What you need to do.
Count how many lines in the data below include "flattens". Answer with the number only.

Records to process.
####

Background: an optimization exercise with open tools, aiming at a short achievable clock period and few clock cycles. Do not read the settings as production practice.
Only simulation tests tie the RTL to the original design; equivalence was not proved.
Power is estimated from default activity; no workload was simulated.

Setup of wip/nickel:
## top
module top(input clk, reset, input [31:0] InstrF, readDataM,
           output memWriteM, output [31:0] ALUResultM, writeDataM, pcF);
  reg  [31:0] pcF_r;
  reg         validD, predTakenD;
  reg  [31:0] InstrD, PCD, PCPlus4D, immB_D;
  reg  [31:1] rs1oh, rs2oh;
  reg  [31:0] A_En, B_En, SD_E, altPC_E;    
  reg         fS_L, fS_M;
  reg  [31:0] fwdA_n, fwdB_n;
  reg         addE, subE, sltE, xorE, orE, andE;
  reg         branchE, predTakenE, loadE, storeE, regWriteE;
  reg  [4:0]  rdE;
  reg  [31:0] ALUResultM_r, WD_M;
  reg         memWriteM_r, loadM, regWriteM;
  reg  [4:0]  rdM;
  reg  [31:0] resW;
  reg         regWriteW;
  reg  [4:0]  rdW;
  reg  [31:0] rf [1:31];
  reg  [31:1] weW;     
  assign pcF        = pcF_r;
  reg  [31:0] addrM;
  assign ALUResultM = addrM;
  assign memWriteM  = memWriteM_r;
  assign writeDataM = WD_M;
  wire mispE;
  wire [6:0]  opF   = InstrF[6:0];
  wire        isJF  = (opF == 7'b1101111);
  wire        isBF  = (opF == 7'b1100011);
  wire        predF = isJF | (isBF & ((InstrF[19:15] == InstrF[24:20]) | InstrF[31]));
  wire [31:0] immBF = {{20{InstrF[31]}}, InstrF[7], InstrF[30:25], InstrF[11:8], 1'b0};
  wire [31:0] immJF = {{12{InstrF[31]}}, InstrF[19:12], InstrF[20], InstrF[30:21], 1'b0};
  wire [31:1] rs1ohF, rs2ohF;
  genvar gi;
  generate
    for (gi = 1; gi < 32; gi = gi + 1) begin : g_oh
      assign rs1ohF[gi] = (InstrF[19:15] == gi);
      assign rs2ohF[gi] = (InstrF[24:20] == gi);
    end
  endgenerate
  wire [31:0] targetJF, targetBF;
  add32 u_tJ (.a(pcF_r), .b(immJF), .s(targetJF));
  add32 u_tB (.a(pcF_r), .b(immBF), .s(targetBF));
  wire [31:0] PCPlus4F = pcF_r + 32'd4;
  wire        stallD;
  wire        takeF    = ~stallD & predF;
  wire [31:0] pcOther  = stallD ? pcF_r : PCPlus4F;
  wire [31:0] pcNorm   = ({32{takeF & isJF}} & targetJF) | ({32{takeF & ~isJF}} & targetBF) |
                         ({32{~takeF}} & pcOther);
  wire [31:0] pcNext   = mispE ? altPC_E : pcNorm;
  always @(posedge clk or posedge reset) begin
    if (reset) begin
      pcF_r      <= 32'd0;
      validD     <= 1'b0;
    end else begin
      pcF_r      <= pcNext;
      if (mispE)
        validD <= 1'b0;
      else if (!stallD)
  ...
clock: 8.0 ns
lec_check: 0
cap_margin: 20
cell_pad_in_sites_detail_placement: 0
cell_pad_in_sites_global_placement: 0
core_margin: 2
core_utilization: 60
setup_slack_margin: 5
slew_margin: 20
synth_hierarchical: 1
synth_minimum_keep_size: 0
tns_end_percent: 100
run.sh (not shown) runs the stock make flow with config.mk's settings and CLKGATE_MAP_FILE= SYNTH_SCRIPT=/design/flow/synth_recipe.tcl, a recipe that flattens the netlist after the stock synthesis.
Testbench counts of wip/nickel, summed over its fixed seeds: cycles 19,318.
What follows belongs to an exercise in optimizing a design on an open flow for small area; a production flow would make more cautious choices.
In this exercise RTL edits were held to simulation tests only and were not proved equivalent to the original.
Power and IR drop assume default switching activity.

**flow/flow/run.sh**
```bash
#!/bin/bash
# Standard ORFS flow (the standard.sh, standard synthesis unchanged) with:
#  - the buffers ABC put into the netlist removed at floorplan (the resizer
#    re-buffers where timing or slew needs it),
#  - port buffers of the smallest plain buffer instead of a delay cell,
#  - a clock tree of clkbuf_8 cells on small sink clusters, without dummy
#    balancing loads,
#  - downsizing of gates off the critical paths after global routing.
# make's output goes to flow_make.log; each step's tool log is under orfs/logs.
set -euo pipefail
B=sky130_fd_sc_hd
bash standard.sh finish \
  REMOVE_ABC_BUFFERS=1 \
  "BUFFER_PORTS_ARGS=-buffer_cell ${B}__buf_1" \
  "CTS_ARGS=-sink_clustering_enable -repair_clock_nets -buf_list ${B}__clkbuf_8 -root_buf ${B}__clkbuf_8 -sink_clustering_size 18 -sink_clustering_max_diameter 50 -sink_buffer_max_cap_derate 1.0 -dont_use_dummy_load" \
  RECOVER_POWER=100 \
  > flow_make.log 2>&1
```
**flow/standard.sh**
```bash
#!/bin/bash
# synth_recipe.tcl (not shown) runs the flow's synth.tcl, then flattens the netlist and writes it again
# the make line also repeats each setting of config.mk as NAME=value (left out here)
make -C /OpenROAD-flow-scripts/flow DESIGN_CONFIG=/design/flow/config.mk WORK_HOME=/design/flow/orfs CLKGATE_MAP_FILE= SYNTH_SCRIPT=/design/flow/synth_recipe.tcl "${@:-finish}"
```
**flow/config.mk**
```make
export PLATFORM = sky130hd
export DESIGN_NAME = ram
export DESIGN_NICKNAME = ram
export VERILOG_FILES = /design/flow/design.v
export SDC_FILE = /design/flow/constraint.sdc
export NUM_CORES = 4
export LEC_CHECK = 0
export CAP_MARGIN = 0
export CORE_MARGIN = 2
export CORE_UTILIZATION = 65
export GPL_TIMING_DRIVEN = 0
export PLACE_DENSITY = 0.75
export SETUP_SLACK_MARGIN = 0.3
export SLEW_MARGIN = 0
export SYNTH_HIERARCHICAL = 1
```
**flow/constraint.sdc**
```tcl
create_clock -name core_clock -period 3.0 [get_ports {clk}]
set_input_delay 0.6000 -clock core_clock [delete_from_list [all_inputs] [get_ports {clk}]]
set_output_delay 0.6000 -clock core_clock [all_outputs]
set_load 0.01 [all_outputs]
```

####

Task answer.
2